Negli anni tra l’ingresso nell’attività industriale e lo scoppio della Prima guerra mondiale ci furono due occasioni importanti per la formazione intellettuale di Svevo. Il primo fu l’incontro con James Joyce, da cui Svevo prese lezioni di inglese. Tra il giovane scrittore irlandese e Svevo nacque una stretta amicizia con diversi scambi di opere letterarie che incoraggiarono Svevo a proseguire l’attività letteraria. L’altro evento fu l’incontro con la psicoanalisi che avvenne verso il 1910, quando il cognato venne in contatto con Freud, che fu il tramite attraverso cui Svevo venne a conoscenza delle teorie psicoanalitiche.

LA RIPRESA DELLA SCRITTURA
L’occasione per riprendere l’attività letteraria fu offerta dalla guerra dato che la fabbrica di vernici venne requisita per ordine delle autorità austriache.
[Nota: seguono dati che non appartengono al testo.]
===== config.mk =====
export PLATFORM = sky130hd
export DESIGN_NAME = csr_hazard_ctrl_flat
export DESIGN_NICKNAME = d
export VERILOG_FILES = /design/src/rtl/csr_hazard_ctrl_if.sv /design/src/rtl/csr_hazard_ctrl.sv /design/src/flat_wrapper.sv
export SDC_FILE = /design/constraint.sdc
export NUM_CORES = 1
export LEC_CHECK = 0
export CELL_PAD_IN_SITES_DETAIL_PLACEMENT = 0
export CELL_PAD_IN_SITES_GLOBAL_PLACEMENT = 1
export CORE_UTILIZATION = 35
export DETAILED_ROUTE_END_ITERATION = 6
export GPL_TIMING_DRIVEN = 1
export PLACE_DENSITY_LB_ADDON = 0.1
export SLEW_MARGIN = 15
export SYNTH_ARGS = -nofsm -noshare
export SYNTH_HDL_FRONTEND = slang
export SYNTH_SLANG_ARGS = --single-unit

===== constraint.sdc =====
create_clock -name clk -period 3.2 [get_ports clk]
set_input_delay 0.64 -clock clk [delete_from_list [all_inputs] [get_ports clk]]
set_output_delay 0.64 -clock clk [all_outputs]
set_load 0.01 [all_outputs]

===== src/rtl/csr_hazard_ctrl_if.sv =====
// rtl/csr_hazard_ctrl_if.sv - debug CSR access handshake between requester and controller
interface csr_hazard_ctrl_if;
    logic        dbg_req;
    logic        dbg_we;
    logic [11:0] dbg_addr;
    logic [31:0] dbg_wdata;
    logic        dbg_gnt;
    logic        dbg_done;
    logic [31:0] dbg_rdata;

    modport master (
        output dbg_req, dbg_we, dbg_addr, dbg_wdata,
        input  dbg_gnt, dbg_done, dbg_rdata
    );

    modport slave (
        input  dbg_req, dbg_we, dbg_addr, dbg_wdata,
        output dbg_gnt, dbg_done, dbg_rdata
    );
endinterface


===== src/rtl/csr_hazard_ctrl.sv =====
// rtl/csr_hazard_ctrl.sv - CSR write scoreboard, ID hazard stall and debug CSR port arbiter
// Option: CSR_SERIALIZE_EN makes any in-flight CSR write stall every ID CSR access.
module csr_hazard_ctrl #(
    parameter int CNT_W = 16
) (
    input  logic              clk,
    input  logic              rst_n,
    input  logic              id_csr_valid,
    input  logic              id_csr_write,
    input  logic [11:0]       id_csr_addr,
    input  logic              bubbleE,
    input  logic              flushE,
    output logic              csr_stallD,
    output logic              csr_flushE,
    csr_hazard_ctrl_if.slave  dbg,
    output logic              csr_dbg_sel,
    output logic [11:0]       csr_dbg_addr,
    output logic              csr_dbg_we,
    output logic [31:0]       csr_dbg_wdata,
    input  logic [31:0]       csr_rdata,
    output logic [CNT_W-1:0]  csr_stall_cnt
);
    localparam logic [1:0] S_IDLE   = 2'd0;
    localparam logic [1:0] S_DRAIN  = 2'd1;
    localparam logic [1:0] S_ACCESS = 2'd2;
    localparam logic [1:0] S_DONE   = 2'd3;

    logic [1:0]        state_q, state_d;
    logic [2:0]        sb_valid_q, sb_valid_d;
    logic [2:0][11:0]  sb_addr_q, sb_addr_d;
    logic [31:0]       rdata_q, rdata_d;
    logic [CNT_W-1:0]  cnt_q, cnt_d;
    logic [2:0]        hit;
    logic              hazard;
    logic              access;

    always_comb begin
        hit = '0;
        for (int i = 0; i < 3; i++) begin
`ifdef CSR_SERIALIZE_EN
            hit[i] = sb_valid_q[i];
`else
            hit[i] = sb_valid_q[i] && (sb_addr_q[i] == id_csr_addr);
`endif
        end
    end

    assign hazard     = id_csr_valid && (|hit);
    assign csr_stallD = (state_q != S_IDLE) || hazard;
    assign csr_flushE = csr_stallD;

    // The stalled ID instruction is replaced by a bubble, so it never enters the scoreboard.
    always_comb begin
        sb_valid_d = sb_valid_q;
        sb_addr_d  = sb_addr_q;
        if (!bubbleE) begin
            sb_valid_d[0] = !(flushE || csr_flushE) && id_csr_valid && id_csr_write;
            sb_addr_d[0]  = id_csr_addr;
            sb_valid_d[1] = sb_valid_q[0];
            sb_addr_d[1]  = sb_addr_q[0];
            sb_valid_d[2] = sb_valid_q[1];
            sb_addr_d[2]  = sb_addr_q[1];
        end
    end

    always_comb begin
        state_d = state_q;
        case (state_q)
            S_IDLE:   if (dbg.dbg_req) state_d = S_DRAIN;
            S_DRAIN:  if (sb_valid_q == 3'b000) state_d = S_ACCESS;
            S_ACCESS: state_d = S_DONE;
            default:  state_d = S_IDLE;
        endcase
    end

    assign access  = (state_q == S_ACCESS);
    assign rdata_d = access ? csr_rdata : rdata_q;
    // Only pipeline hazard stalls are counted; debug drain stalls are excluded.
    assign cnt_d   = (state_q == S_IDLE && hazard && cnt_q != {CNT_W{1'b1}})
                     ? cnt_q + CNT_W'(1) : cnt_q;

    always_ff @(posedge clk or negedge rst_n) begin
        if (!rst_n) begin
            state_q    <= S_IDLE;
            sb_valid_q <= '0;
            sb_addr_q  <= '0;
            rdata_q    <= '0;
            cnt_q      <= '0;
        end else begin
            state_q    <= state_d;
            sb_valid_q <= sb_valid_d;
            sb_addr_q  <= sb_addr_d;
            rdata_q    <= rdata_d;
            cnt_q      <= cnt_d;
        end
    end

    assign csr_dbg_sel   = access;
    assign csr_dbg_we    = access && dbg.dbg_we;
    assign csr_dbg_addr  = access ? dbg.dbg_addr : 12'h000;
    assign csr_dbg_wdata = access ? dbg.dbg_wdata : 32'h0;
    assign dbg.dbg_gnt   = access;
    assign dbg.dbg_done  = (state_q == S_DONE);
    assign dbg.dbg_rdata = rdata_q;
    assign csr_stall_cnt = cnt_q;
endmodule

===== src/flat_wrapper.sv =====
// flat-port wrapper written by rule: the top's interface ports become plain ports
module csr_hazard_ctrl_flat 
#(
    parameter int CNT_W = 16
)
  (clk, rst_n, id_csr_valid, id_csr_write, id_csr_addr, bubbleE, flushE, csr_stallD, csr_flushE, csr_dbg_sel, csr_dbg_addr, csr_dbg_we, csr_dbg_wdata, csr_rdata, csr_stall_cnt, dbg_dbg_req, dbg_dbg_we, dbg_dbg_addr, dbg_dbg_wdata, dbg_dbg_gnt, dbg_dbg_done, dbg_dbg_rdata);
  csr_hazard_ctrl_if dbg_i ();
  input  logic clk;
  input  logic rst_n;
  input  logic id_csr_valid;
  input  logic id_csr_write;
  input  logic [11:0] id_csr_addr;
  input  logic bubbleE;
  input  logic flushE;
  output logic csr_stallD;
  output logic csr_flushE;
  output logic csr_dbg_sel;
  output logic [11:0] csr_dbg_addr;
  output logic csr_dbg_we;
  output logic [31:0] csr_dbg_wdata;
  input  logic [31:0] csr_rdata;
  output logic [CNT_W-1:0] csr_stall_cnt;
  input wire logic [$bits(dbg_i.dbg_req)-1:0] dbg_dbg_req;
  input wire logic [$bits(dbg_i.dbg_we)-1:0] dbg_dbg_we;
  input wire logic [$bits(dbg_i.dbg_addr)-1:0] dbg_dbg_addr;
  input wire logic [$bits(dbg_i.dbg_wdata)-1:0] dbg_dbg_wdata;
  output wire logic [$bits(dbg_i.dbg_gnt)-1:0] dbg_dbg_gnt;
  output wire logic [$bits(dbg_i.dbg_done)-1:0] dbg_dbg_done;
  output wire logic [$bits(dbg_i.dbg_rdata)-1:0] dbg_dbg_rdata;
  assign dbg_i.dbg_req = dbg_dbg_req;
  assign dbg_i.dbg_we = dbg_dbg_we;
  assign dbg_i.dbg_addr = dbg_dbg_addr;
  assign dbg_i.dbg_wdata = dbg_dbg_wdata;
  assign dbg_dbg_gnt = dbg_i.dbg_gnt;
  assign dbg_dbg_done = dbg_i.dbg_done;
  assign dbg_dbg_rdata = dbg_i.dbg_rdata;
  csr_hazard_ctrl #(.CNT_W(CNT_W)) u_core (.clk(clk), .rst_n(rst_n), .id_csr_valid(id_csr_valid), .id_csr_write(id_csr_write), .id_csr_addr(id_csr_addr), .bubbleE(bubbleE), .flushE(flushE), .csr_stallD(csr_stallD), .csr_flushE(csr_flushE), .dbg(dbg_i), .csr_dbg_sel(csr_dbg_sel), .csr_dbg_addr(csr_dbg_addr), .csr_dbg_we(csr_dbg_we), .csr_dbg_wdata(csr_dbg_wdata), .csr_rdata(csr_rdata), .csr_stall_cnt(csr_stall_cnt));
endmodule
Nel 1919 scrisse quindi il suo terzo romanzo, La coscienza di Zeno, anch’essa di scarso successo. Per questo motivo Svevo mandò il romanzo a Parigi dove l’amico Joyce s’impegnò per pubblicizzarlo agli intellettuali francesi. Così lo scrittore triestino conquistò larga fama in Francia e su scala Europea.
Solo in Italia ci fu aria di diffidenza. L’unica eccezione fu costituita dal giovane poeta, Eugenio Montale, che gli dedicò un ampio saggio sulla rivista “L’esame”, riconoscendo la sua grandezza.
Negli anni successivi progetto un quarto romanzo, sempre con protagonista Zeno, di cui scrisse ampi frammenti. Inoltre Svevo stese una serie di racconti e alcuni testi teatrali. Il 13 settembre del 1928, in seguito alle ferite riportate da un incidente d’auto, morì.

LA FISIONOMIA INTELLETTUALE DI SVEVO
La fisionomia di Svevo è diversa da quella dei tradizionali letterari italiani. Innanzitutto presenta caratteristiche peculiari l’ambiente in cui egli si forma. Trieste è una città irredenta di confine, in cui convergono tre civiltà, quella italiana, quella tedesca e quella slava. Lo scrittore stesso adotta lo pseudonimo di Italo Svevo per sottolineare in lui la presenza della cultura italiana e di quella tedesca.
Non va inoltre trascurato il fatto che le origini ebraiche contribuiscono a formarlo culturalmente (è stato anche affermato che nella figura dell’”inetto”, centrale nella sua opera, si proietta la condizione dell’ebreo nella civiltà europea). L’ambiente in cui si forma ed opera permette quindi a Svevo di assumere una prospettiva più ampia di quella di tanti scrittori italiani del tempo, ma soprattutto gli consente uno stretto rapporto con la cultura mitteleuropea (Europa centrale).